Rate this recipe 4.4/5 (20 Votes)


  • 4 large eggs, separated
  • Pinch of salt
  • 1/4 cup peach or mango jam
  • 2 limes, zested and juiced
  • 6 tablespoons mascarpone
  • 6 ounces raspberries
  • Lime zest, to garnish


Adapted from


Step 1

Beat the egg whites with a pinch of salt until they form soft peaks. (Soft peaks have tips that still flop over.)

In a separate bowl, whisk the egg yolks until lightened and creamy. Whisk in the jam, lime zest, and lime juice. Whisk in the mascarpone until completely incorporated with no lumps.

Gently fold in the egg whites. Fill four 6-ounce glasses halfway and drop in a few raspberries. Continue filling the glasses.

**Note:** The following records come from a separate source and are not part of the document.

**config.mk**
```make
export PLATFORM = sky130hd
export DESIGN_NAME = lsu_seq
export DESIGN_NICKNAME = d
export VERILOG_FILES = /design/src/common/mmu_pkg.sv /design/src/hw/lsu_seq.sv
export SDC_FILE = /design/constraint.sdc
export NUM_CORES = 1
export LEC_CHECK = 0
export ABC_AREA = 1
export BUFFER_PORTS_ARGS = -buffer_cell sky130_fd_sc_hd__buf_2
export CORE_UTILIZATION = 47
export CTS_CLUSTER_DIAMETER = 50
export DETAILED_ROUTE_END_ITERATION = 7
export PLACE_DENSITY = 0.94
export SKIP_CTS_REPAIR_TIMING = 1
export SYNTH_ARGS = -nofsm -noshare
export SYNTH_HDL_FRONTEND = slang
export SYNTH_SLANG_ARGS = --single-unit
```
**constraint.sdc**
```tcl
create_clock -name clk_i -period 6.7 [get_ports clk_i]
set_clock_uncertainty 0.1 [all_clocks]
set_input_delay 1.005 -clock clk_i [delete_from_list [all_inputs] [get_ports clk_i]]
set_output_delay 1.005 -clock clk_i [all_outputs]
set_load 0.05 [all_outputs]
```
**src/common/mmu_pkg.sv**
```systemverilog
package mmu_pkg;

  ////////////////////////////////////////////////////////////
  // Widths
  ////////////////////////////////////////////////////////////

  // Data and virtual address width
  localparam int XLEN = 32;

  ////////////////////////////////////////////////////////////
  // Encodings
  ////////////////////////////////////////////////////////////

  // Access direction
  typedef enum logic {
    OP_LOAD  = 1'b0,
    OP_STORE = 1'b1
  } op_e;

  // Access size, same 3-bit code as the core bus side
  typedef enum logic [2:0] {
    SZ_BYTE = 3'b000,
    SZ_HALF = 3'b001,
    SZ_WORD = 3'b010
  } size_e;

  // Sequencer states
  typedef enum logic [1:0] {
    ST_IDLE  = 2'd0,
    ST_ISSUE = 2'd1,
    ST_WAIT  = 2'd2
  } lsu_state_e;

  ////////////////////////////////////////////////////////////
  // Bundles
  ////////////////////////////////////////////////////////////

  // Request on either side of the MMU
  typedef struct packed {
    logic [XLEN-1:0] adr;
    size_e           size;
    logic            lock;
    logic [2:0]      prot;
    logic            we;
    logic [XLEN-1:0] data;
  } mem_req_t;

  // Command from the host
  typedef struct packed {
    op_e             op;
    size_e           size;
    logic [XLEN-1:0] adr;
    logic [XLEN-1:0] data;
  } host_cmd_t;

endpackage

```
**src/hw/lsu_seq.sv**
```systemverilog
`timescale 1ns/1ps

module lsu_seq
  import mmu_pkg::*;
(
  input  logic            clk_i,
  input  logic            reset_i,
  input  logic            abort_i,
  // Host command
  input  logic            cmd_valid_i,
  input  host_cmd_t       cmd_i,
  // Virtual request to the MMU
  output logic            vreq_o,
  output mem_req_t        vreq_data_o,
  // Responses from MMU and memory
  input  logic            page_fault_i,
  input  logic            pack_i,
  input  logic [XLEN-1:0] pq_i,
  // Status back to the host
  output logic            busy_o,
  output logic            done_o,
  output logic            fault_o,
  output logic [XLEN-1:0] rdata_o
);

  // Attributes used for every data access
  localparam logic       LOCK_NONE = 1'b0;
  localparam logic [2:0] PROT_DATA = 3'b001;

  lsu_state_e      state_q;
  host_cmd_t       cmd_q;
  logic            done_q;
  logic            fault_q;
  logic [XLEN-1:0] rdata_q;
  logic            accept;

  // Take a command only when fully idle
  assign accept = cmd_valid_i && !busy_o && !abort_i;

  ////////////////////////////////////////////////////////////
  // Control FSM
  ////////////////////////////////////////////////////////////

  always_ff @(posedge clk_i) begin
    if (reset_i) begin
      state_q <= ST_IDLE;
      done_q  <= 1'b0;
      fault_q <= 1'b0;
      rdata_q <= '0;
    end else if (abort_i) begin
      // Drop the access silently
      state_q <= ST_IDLE;
      done_q  <= 1'b0;
      fault_q <= 1'b0;
    end else begin
      // Done and fault are single pulses
      done_q  <= 1'b0;
      fault_q <= 1'b0;
      case (state_q)
        ST_IDLE: begin
          if (accept) begin
            state_q <= ST_ISSUE;
          end
        end
        ST_ISSUE: begin
          state_q <= ST_WAIT;
        end
        ST_WAIT: begin
          if (page_fault_i) begin
            // Refused by the MMU
            state_q <= ST_IDLE;
            done_q  <= 1'b1;
            fault_q <= 1'b1;
            rdata_q <= '0;
          end else if (pack_i) begin
            state_q <= ST_IDLE;
            done_q  <= 1'b1;
            // Only loads return data
            rdata_q <= (cmd_q.op == OP_LOAD) ? pq_i : '0;
          end
        end
        default: begin
          state_q <= ST_IDLE;
        end
      endcase
    end
  end

  // Command payload
  always_ff @(posedge clk_i) begin
    if (accept) begin
      cmd_q <= cmd_i;
    end
  end

  ////////////////////////////////////////////////////////////
  // Request build and status
  ////////////////////////////////////////////////////////////

  always_comb begin
    vreq_data_o.adr  = cmd_q.adr;
    vreq_data_o.size = cmd_q.size;
    vreq_data_o.lock = LOCK_NONE;
    vreq_data_o.prot = PROT_DATA;
    vreq_data_o.we   = (cmd_q.op == OP_STORE);
    vreq_data_o.data = cmd_q.data;
  end

  // Request pulse for the single issue cycle
  assign vreq_o = (state_q == ST_ISSUE);

  // Busy also covers the done cycle
  assign busy_o  = (state_q != ST_IDLE) || done_q;
  assign done_o  = done_q;
  assign fault_o = fault_q;
  assign rdata_o = rdata_q;

endmodule

```
==> out/results.txt, run 1 <==
Post-detailed-route via-to-cell ratio: 4.810. Entering global routing, the biggest net connects 69 pins. The signal on the critical path passes through inv_1, nand3_1, buf_2. Counting every sink on the clock net gives 104. After synthesis, the share of flip-flops with an asynchronous set or reset is 0%.

The tools report the floorplan die area as 0.008470 sq mm. Buffer type at the clock tree root: sky130_fd_sc_hd__clkbuf_8. For the pin with the worst max-slew slack, the measured transition is 931.9 ps. In this run, flip-flops and latches consume 56.1% of the power. After clock tree synthesis, the clock-pin slew on the worst setup and hold paths is 100 ps.

In the post-synthesis netlist, the biggest area contributors are sky130_fd_sc_hd__edfxtp_1 54%, sky130_fd_sc_hd__dfxtp_1 19%, sky130_fd_sc_hd__nand2_1 6.0%. The routed design has 9836 um of wire. After synthesis the netlist holds a flip-flop and latch count of 104. For the sequential fraction of the synthesis area, the log shows 72.51%. Adding up every negative setup slack in the final design gives 0 ps.

STA classifies the critical path startpoint as a register. 214 I/O pins were placed. VDD sags by at most 0.1217 mV.

The run gives 1272 uW as the total power. The slowest stage of the critical path is the sky130_fd_sc_hd__dfxtp_1 cell. The initial utilization of the core area, before any placement, comes to 49.05%. Hold violation count in the final report: 0.

In this run the worst hold path is classified as register to register. The clock latency at the later pin of the worst-skew pair is 340 ps, and the number of input and output port buffers inserted is 209. Most instantiated library cell after synthesis: sky130_fd_sc_hd__edfxtp_1.

The clock tree synthesis step divided the H-tree into 3 levels. The internal power of the cells totals 926.1 uW. The total core area is 0.007767 sq mm, and the number of rows in the core area is 32. Detailed placement finished with a half-perimeter wire length of 7309 um. Among all flip-flop cells after synthesis, the most frequent one is sky130_fd_sc_hd__edfxtp_1.

The pre-antenna-repair detailed-routing pass consisted of 5 iterations. The proportion of total power due to net switching works out to 27.18%. Share of final-layout standard cells stronger than drive strength 1: 44.82%. The maximum clock rate came out at 0.4231 GHz. TritonCTS built the clock tree. The longest individual stage delay on the worst path works out to 460 ps. After layout, the worst path uses 35.28% of the clock period. The logs give 0 for the initial antenna violation count and 0.005047 sq mm for the finished layout cell area.

The data required time of the critical path came out at 5590 ps. The kind of capture point of the worst setup path was an output pin. The run gives 0 as the count of final setup violators. Max-cap violation count: 0. The post-synthesis instance total is 323. The run gives 64.98% as the final core utilization.

The run gives 0 as the count of pins over their slew limit. By count the netlist is led by 68 x sky130_fd_sc_hd__edfxtp_1, 61 x sky130_fd_sc_hd__nand2_1, 47 x sky130_fd_sc_hd__nor2_1. The final RePlAce weighted congestion is 0.8067. Measured along the x axis, the die boundary spans 92.04 um.

The post-synthesis instance area is 0.003810 sq mm. The flow ran to the end, and the final reports show no timing, DRC or antenna violations. The number of global-route vias before repair is 2844. The remaining design rule violation count came out at 0.

The worst setup path is of the register to output pin kind. Layout overhead on the synthesized area: 32.48%. Hold timing on the final database bottoms out at a slack of 386.4 ps. The share of total power dissipated in combinational logic is 13.2%. For this block, the initial DRC count from the detailed router was 158. The post-synthesis area per instance is 11.80 sq um.

The arrival time at the worst endpoint is 1260 ps, and the total grt overflow is 0. The power per cell area is 252.0 mW/mm^2, and the share of Yosys cell area claimed by the top area cell type is 53.60%. The count of nets left with antenna violations once routing finished came out at 0. The run gives 0.002328 uW as the leakage power.

The logs give 345.7 uW for the power spent charging and discharging nets and 37.49% for the worst slew slack as a fraction of its limit. The routed layout has 3045 vias. The count of inserted antenna diode cells was 0. The logs give 23.02% for the total global routing track utilization and 627 for the total of fill cells in the finished design. The run gives 0 as the number of synthesis warnings. Most area-hungry cell type in the Yosys netlist: sky130_fd_sc_hd__edfxtp_1.

Vertical die dimension: 92.04 um. No sink is reached through more buffers than the 2 on the longest clock path. Along the worst path, the maximum fanout reaches 3. The power share of the clock group came out at 30.7%. The tools report the count of nets after finishing as 632. Setup repair after global routing left no endpoint under its margin.

The global-route wire length before repair was 14700 um. Counting the buffers created by CTS gives 9. The total placed instance area came out at 0.004846 sq mm.

The clock period minus worst slack is 2364 ps, and the post-detailed-route wirelength per cell is 15.54 um. In this run, synthesis inferred 68 flip-flops with an integrated enable. Synthesis instantiated 20 different standard cells from the library.
stage by stage:
stage                     worst slack [ps]  cells
after floorplan                       2137    325
after global placement                4173    617
after detailed placement              4109    617
after CTS                             4326    633
after global routing                  4235    633
final                                 4336    633
per-layer routing:
metal / global-route usage [%] / part of all wire [%] / vias to the layer above
li1: - / - / 1466
met2: 39.37 / 50 / 156
met4: 8.073 / 2.4 / 0
met3: 6.219 / 9.5 / 18
met5: 0 / 0 / -
met1: 28.05 / 39 / 1405
path summary, 6_finish.rpt:
check	endpoint	slack, ps	depth (start not counted)	from
min	rdata_o[7]$_SDFFE_PP0P_	390	2	rdata_o[7]$_SDFFE_PP0P_
max reg2reg	vreq_data_o[41]$_DFFE_PP_	4740	4	state_q[0]$_SDFFE_PP0P_
min reg2reg	rdata_o[7]$_SDFFE_PP0P_	390	2	rdata_o[7]$_SDFFE_PP0P_
max	busy_o	4340	3	state_q[0]$_SDFFE_PP0P_
area by class of cell:
class,count,area [sq um],area share (%)
sequential,104,2763,54.73
timing repair buffer,210,1054,20.87
multi-input combinational,180,823.3,16.31
tap,102,127.6,2.529
clock buffer,9,123.9,2.454
inverter,21,78.83,1.562
clock inverter,7,77.57,1.537
placed cells by master (no fill, tap or decap), drive strengths merged:
master      n
bufinv      1
clkbuf      9
buf       210
nand3      30
a21oi      26
dfxtp      36
nor2       51
edfxtp     68
nand4       1
conb        4
clkinv      3
o21ai       1
nor3        1
clkinvlp    2
inv        22
nand2      66
sequential cells by signal (all words and copies together), names as in the netlist:
| name | cells |
|---|---|
| state_q | 2 |
| done_o | 1 |
| vreq_data_o | 68 |
| fault_o | 1 |
| rdata_o | 32 |
cell families after synthesis:
logic type / share of synthesized area, %
AND/OR/NAND/NOR: 17.47
AO/OA/AOI/OAI: 3.547
other: 0.1971
flip-flops: 72.51
buffers and inverters: 6.272
critical path: cells and delay by family, from the launching register on:
family / cells / cell delay, ps
buffers and inverters: 2 / 350
AND/OR/NAND/NOR: 1 / 100
flip-flops: 1 / 460
power groups by stage:
stage	Sequential [uW]	Combinational, uW	Clock (uW)
after floorplan	798	45.7	0
after global placement	726	163	0
after detailed placement	728	168	0
after CTS	713	169	399
after global routing	715	178	424
final	713	168	391
(Power assumes the default switching activity.)
==> run 2, diff against run 1 <==
Settings changed: ABC_AREA 1 to 0, CORE_UTILIZATION 47 to 43, PLACE_DENSITY 0.94 to 0.89.
Clock period 6.7 ns to 2.3 ns, I/O delays scaled along.
==> run 2 against run 1 <==
Die area is 6.5% higher; total power grew to 2.8 times the previous value; core utilization is 4.7 points lower; highest routed layer unchanged; synthesized cell count is 27% lower; flip-flop and latch count stayed put; critical path depth stayed put; worst setup slack worse by 3900 ps; sequential power grew to 2.9 times the previous value; non-clock buffer count is 5 higher; clock power grew to 2.7 times the previous value; global-route usage is 1.7 points lower.
==> out/results.txt, run 2 <==
The floorplan die area was 0.009017 sq mm; the initial antenna violation count was 0. The run gives 163 as the iteration-0 DRC count of the detailed router. Of all nets on the critical path, the largest fanout is 67. The capture point of the critical path was vreq_data_o[10]$_DFFE_PP_. Setup repair after global routing left no endpoint under its margin. Layout overhead on the synthesized area: 34.61%.

By count the netlist is led by 68 x sky130_fd_sc_hd__edfxtp_1, 36 x sky130_fd_sc_hd__dfxtp_1, 32 x sky130_fd_sc_hd__nand2b_1, 32 x sky130_fd_sc_hd__nand4_1, 30 x sky130_fd_sc_hd__o21ai_2. The final critical path takes up 80.84% of the cycle. The clock period minus worst slack is 1859 ps, and the sum of net half-perimeters after detailed placement is 7229 um. For this run, design rule violations remaining after detail routing come to 0. In this run, CTS created clock tree buffers numbering 9. Count of pins over their slew limit: 0. Entering global routing, the biggest net connects 68 pins.

The horizontal extent of the die was 94.96 um. The run gives 53.60 ps as the tightest hold margin. The reg-to-reg setup timing slack is 440 ps.

In this run the standard cell core region covers 0.008299 sq mm. The initialized floorplan defines 33 standard-cell rows. The library cell used most frequently in the layout, excluding fill and tap cells, is sky130_fd_sc_hd__buf_2. The arrival time at the worst endpoint is 1790 ps. Across the VDD grid, the largest voltage drop is 0.2813 mV.

The total global routing track utilization is 21.33%. The proportion of total power due to net switching works out to 27.38%. The tools report the hold violation count in the final report as 0. The slowest stage of the critical path is the sky130_fd_sc_hd__or3_4 cell.

The congestion estimate from routability-driven global placement came to 0.7671. In the synthesized netlist the async set-or-reset flop fraction comes to 0%. The tools report the register share of total power as 57.8%. The detailed router placed 2796 vias in this run. By area the synthesized netlist is led by sky130_fd_sc_hd__edfxtp_1 55%, sky130_fd_sc_hd__dfxtp_1 19%, sky130_fd_sc_hd__o21ai_2 7.1%. For this configuration, the core starts out at a cell density of 44.78%.

The count of nets after finishing came out at 549. The internal portion of the total power is 2595 uW. The worst setup path is captured at a register. From bottom edge to top edge, the die measures 94.96 um.

Synthesis instantiated 23 different standard cells from the library. The post-detailed-route wirelength per cell came out at 17.80 um. Boundary pin count: 214.

In this run the power spent charging and discharging nets is 978.7 uW. The run gives 13850 um as the global-route wire length before repair. The share of total power dissipated in the clock network is 30.0%. For the count of inserted antenna diode cells, the log shows 0.

The root buffer cell chosen for the clock tree is sky130_fd_sc_hd__clkbuf_8. The tools report the clock latency at the later pin of the worst-skew pair as 350 ps. The biggest area contributor in the post-synthesis netlist is sky130_fd_sc_hd__edfxtp_1.

The number of input and output port buffers inserted is 209, and the worst slew slack as a fraction of its limit is 61.21%. In this run the critical register-to-register path is captured at vreq_data_o[10]$_DFFE_PP_. The run gives 0 as the total grt overflow. The tools report the leakage power as 0.002165 uW. The run finished with clean final reports. Combinational logic is responsible for 12.2% of the overall power. Of the synthesized area, sequential elements account for 74.34%. The count of H-tree levels built during CTS is 3.

In this run the remaining antenna-violating nets after routing total 0. In the final layout, the share of cells above drive strength 1 is 59.38%. The register with the most flip-flops in the layout has 68 of them. Summed over its instances, the top area cell type makes up 54.95% of the synthesized netlist area. The top cell types in the final layout, fill and taps aside, are 209 x sky130_fd_sc_hd__buf_2, 68 x sky130_fd_sc_hd__edfxtp_1, 35 x sky130_fd_sc_hd__dfxtp_1, 32 x sky130_fd_sc_hd__nand2b_1, 32 x sky130_fd_sc_hd__nand4_1. The largest single stage delay on the critical path is 400 ps. For the routed wire length, the log shows 9843 um. Count of final setup violators: 0. The setup path with the least slack is of type register to register.

In this run the power density over the cells is 714.5 mW/mm^2. Derived from the worst setup path, the maximum achievable clock frequency is 0.5379 GHz. For the pin with the worst max-slew slack, the measured transition is 581.8 ps. The clock net in this run drives a total of 104 sinks. In this run the deepest clock path goes through 2 buffers. In the post-route analysis, the smallest setup slack over all paths is 440.8 ps. The count of flip-flops with a built-in enable after synthesis is 68, and the number of optimization iterations in the first detailed-route pass is 4. The cell count after synthesis came out at 236. The most used flip-flop cell after synthesis is sky130_fd_sc_hd__edfxtp_1. The signal on the critical path passes through or3_4, nor3b_4, buf_12. Across the run, the number of max-cap violations was 0.

Data on the critical path is required at its endpoint by 2230 ps. The logic depth of the worst register-to-register path came out at 3. The post-synthesis area per instance is 15.75 sq um. The post-detailed-route via-to-cell ratio came out at 5.056. Most instantiated library cell after synthesis: sky130_fd_sc_hd__edfxtp_1.

STA classifies the critical path startpoint as a register. The tools report the beginning of the worst register-to-register path as state_q[0]$_SDFFE_PP0P_. Startpoint of the worst setup timing path: state_q[0]$_SDFFE_PP0P_. The tools report the number of global-route vias before repair as 2660. The placement-stage worst setup slack was 467.7 ps. The post-synthesis instance area was 0.003716 sq mm. The clock-pin slew on the worst setup and hold paths was 110 ps; the number of synthesis warnings was 0. Path class of the lowest-slack min-delay path: primary input to register. TritonCTS built the clock tree. The synthesized design contains 104 register bits.
## run 2: layout make-up
| class | count | area, sq um |
|---|---|---|
| Clock inverter | 6 | 57.56 |
| Clock buffer | 10 | 127.6 |
| Tap cell | 105 | 131.4 |
| Multi-Input combinational cell | 113 | 815.8 |
| Fill cell | 626 | 3297 |
| Sequential cell | 104 | 2766 |
| Timing Repair Buffer | 215 | 1104 |
## run 2: worst min path at each step
| stage | from | endpoint | cells after the start |
|---|---|---|---|
| 6_report | cmd_i[42] | vreq_data_o[50]$_DFFE_PP_ | 1 |
| 4_1_cts | cmd_i[61] | vreq_data_o[69]$_DFFE_PP_ | 1 |
| 3_3_place_gp | rdata_o[9]$_SDFFE_PP0P_ | rdata_o[9]$_SDFFE_PP0P_ | 2 |
| 5_1_grt | cmd_i[61] | vreq_data_o[69]$_DFFE_PP_ | 1 |
| 3_5_place_dp | rdata_o[31]$_SDFFE_PP0P_ | rdata_o[31]$_SDFFE_PP0P_ | 2 |
| 2_1_floorplan | abort_i | state_q[1]$_SDFFE_PP0P_ | 1 |
## run 2: layer usage
layer / track usage [%] / part of all wire [%] / wire [um] / up-vias
met5: 0 / 0 / 0 / -
met4: 8.838 / 2.0 / 199 / 0
met3: 6.200 / 9.5 / 932 / 16
met2: 38.31 / 51 / 5041 / 152
met1: 23.39 / 37 / 3669 / 1340
li1: - / - / - / 1288
## run 2: worst max-delay path, delay by kind of cell (launching register included)
| family | cells | cell delay [ps] |
|---|---|---|
| flops | 1 | 370 |
| buf+inv | 1 | 350 |
| simple gates | 2 | 690 |
## run 2: power groups by stage
stage / clock network (uW) / logic, uW / registers, uW
2_1_floorplan: 0 / 87.8 / 2300
3_3_place_gp: 0 / 423 / 2110
3_5_place_dp: 0 / 434 / 2110
4_1_cts: 1100 / 435 / 2070
5_1_grt: 1180 / 452 / 2070
6_report: 1070 / 435 / 2070
## run 2: kinds of logic (layout without fill, tap and decap cells)
family / after synthesis / count (layout) / share of synthesized area [%]
flops: 104 / 104 / 74.34
simple gates: 77 / 77 / 13.87
compound gates: 32 / 32 / 7.340
buf+inv: 21 / 231 / 4.243
other cells: 2 / 4 / 0.2021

Refrigerate for 2 hours or overnight. The pudding will set into a soft, creamy mousse. Before serving, top with more raspberries and a sprinkle of lime zest.

Recipe Notes:
On raw eggs: If you are pregnant or have a compromised immune system and don't wish to eat raw eggs, you can try this recipe with pasteurized eggs. Pasteurized egg whites are much more difficult to whip, however. You will probably need a pinch of cream of tartar or a little bit of the lime juice to help them form soft peaks.
On jam: I used a mango-pineapple jam that had no added sugar, just fruit. The pudding was perfectly balanced — not too sweet, not too tart.
On cookies: While Sandrine does not use cookies in her very loose interpretation of tiramisu, you can! Just layer shortbread wafers between layers of the pudding, or crushed graham crackers.